From the records below, output exactly the lines running from the line containing "control register fields" through the line containing "wildcard code value", and no others.

Material provided below:

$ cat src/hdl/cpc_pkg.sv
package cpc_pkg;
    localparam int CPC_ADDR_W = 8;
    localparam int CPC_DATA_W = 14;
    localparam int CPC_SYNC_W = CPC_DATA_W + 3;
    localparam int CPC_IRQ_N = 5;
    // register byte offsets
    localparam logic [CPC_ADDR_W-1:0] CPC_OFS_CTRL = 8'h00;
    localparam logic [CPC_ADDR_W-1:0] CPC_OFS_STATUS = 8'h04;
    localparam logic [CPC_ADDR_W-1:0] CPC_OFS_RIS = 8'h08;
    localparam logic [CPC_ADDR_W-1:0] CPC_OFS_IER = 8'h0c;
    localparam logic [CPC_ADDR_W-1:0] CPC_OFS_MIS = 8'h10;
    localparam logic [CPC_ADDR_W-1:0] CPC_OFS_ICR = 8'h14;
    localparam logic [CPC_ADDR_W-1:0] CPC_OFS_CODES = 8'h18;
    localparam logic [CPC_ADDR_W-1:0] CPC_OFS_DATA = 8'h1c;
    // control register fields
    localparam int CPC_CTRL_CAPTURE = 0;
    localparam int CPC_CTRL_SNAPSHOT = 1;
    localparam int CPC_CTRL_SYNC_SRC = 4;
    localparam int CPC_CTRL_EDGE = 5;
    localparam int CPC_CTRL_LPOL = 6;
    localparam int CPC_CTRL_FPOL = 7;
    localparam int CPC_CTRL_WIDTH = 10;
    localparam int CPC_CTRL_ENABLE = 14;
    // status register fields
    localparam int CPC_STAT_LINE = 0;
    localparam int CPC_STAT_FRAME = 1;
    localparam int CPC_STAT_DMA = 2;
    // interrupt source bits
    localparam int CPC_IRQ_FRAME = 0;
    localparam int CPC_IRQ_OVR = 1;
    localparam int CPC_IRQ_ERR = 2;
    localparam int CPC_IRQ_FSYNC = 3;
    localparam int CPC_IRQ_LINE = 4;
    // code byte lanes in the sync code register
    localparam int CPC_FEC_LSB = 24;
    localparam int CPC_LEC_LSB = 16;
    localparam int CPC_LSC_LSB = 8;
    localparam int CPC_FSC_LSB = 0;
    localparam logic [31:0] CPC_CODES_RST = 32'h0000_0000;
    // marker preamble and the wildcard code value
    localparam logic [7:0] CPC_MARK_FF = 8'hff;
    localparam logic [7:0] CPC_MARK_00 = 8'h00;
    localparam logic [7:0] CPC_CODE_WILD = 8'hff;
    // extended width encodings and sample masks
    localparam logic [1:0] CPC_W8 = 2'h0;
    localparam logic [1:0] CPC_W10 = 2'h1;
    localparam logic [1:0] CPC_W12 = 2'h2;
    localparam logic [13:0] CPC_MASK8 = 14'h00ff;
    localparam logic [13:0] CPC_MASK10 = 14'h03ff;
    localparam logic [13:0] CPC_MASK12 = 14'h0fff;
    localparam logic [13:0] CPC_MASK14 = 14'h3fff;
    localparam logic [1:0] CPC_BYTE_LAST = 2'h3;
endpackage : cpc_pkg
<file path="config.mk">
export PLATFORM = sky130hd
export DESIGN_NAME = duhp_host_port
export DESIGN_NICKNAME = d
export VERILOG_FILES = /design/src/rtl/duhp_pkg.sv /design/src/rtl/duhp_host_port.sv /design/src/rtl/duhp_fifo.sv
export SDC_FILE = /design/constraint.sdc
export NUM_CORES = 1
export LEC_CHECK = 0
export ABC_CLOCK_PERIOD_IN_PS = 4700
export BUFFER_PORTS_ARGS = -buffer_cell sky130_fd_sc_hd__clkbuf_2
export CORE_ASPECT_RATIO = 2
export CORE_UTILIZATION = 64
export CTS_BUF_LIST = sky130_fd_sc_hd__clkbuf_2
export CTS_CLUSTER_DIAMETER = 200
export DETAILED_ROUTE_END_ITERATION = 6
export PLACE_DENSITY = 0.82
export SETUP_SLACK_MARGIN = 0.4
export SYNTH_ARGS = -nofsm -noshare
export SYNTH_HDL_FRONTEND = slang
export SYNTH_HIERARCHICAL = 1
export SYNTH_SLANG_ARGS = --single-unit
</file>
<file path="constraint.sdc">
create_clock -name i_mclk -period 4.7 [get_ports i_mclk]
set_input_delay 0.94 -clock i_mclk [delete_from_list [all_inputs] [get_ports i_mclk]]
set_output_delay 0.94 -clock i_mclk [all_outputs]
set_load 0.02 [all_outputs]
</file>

End of Material provided.

- **Solved exercise**
    // control register fields
    localparam int CPC_CTRL_CAPTURE = 0;
    localparam int CPC_CTRL_SNAPSHOT = 1;
    localparam int CPC_CTRL_SYNC_SRC = 4;
    localparam int CPC_CTRL_EDGE = 5;
    localparam int CPC_CTRL_LPOL = 6;
    localparam int CPC_CTRL_FPOL = 7;
    localparam int CPC_CTRL_WIDTH = 10;
    localparam int CPC_CTRL_ENABLE = 14;
    // status register fields
    localparam int CPC_STAT_LINE = 0;
    localparam int CPC_STAT_FRAME = 1;
    localparam int CPC_STAT_DMA = 2;
    // interrupt source bits
    localparam int CPC_IRQ_FRAME = 0;
    localparam int CPC_IRQ_OVR = 1;
    localparam int CPC_IRQ_ERR = 2;
    localparam int CPC_IRQ_FSYNC = 3;
    localparam int CPC_IRQ_LINE = 4;
    // code byte lanes in the sync code register
    localparam int CPC_FEC_LSB = 24;
    localparam int CPC_LEC_LSB = 16;
    localparam int CPC_LSC_LSB = 8;
    localparam int CPC_FSC_LSB = 0;
    localparam logic [31:0] CPC_CODES_RST = 32'h0000_0000;
    // marker preamble and the wildcard code value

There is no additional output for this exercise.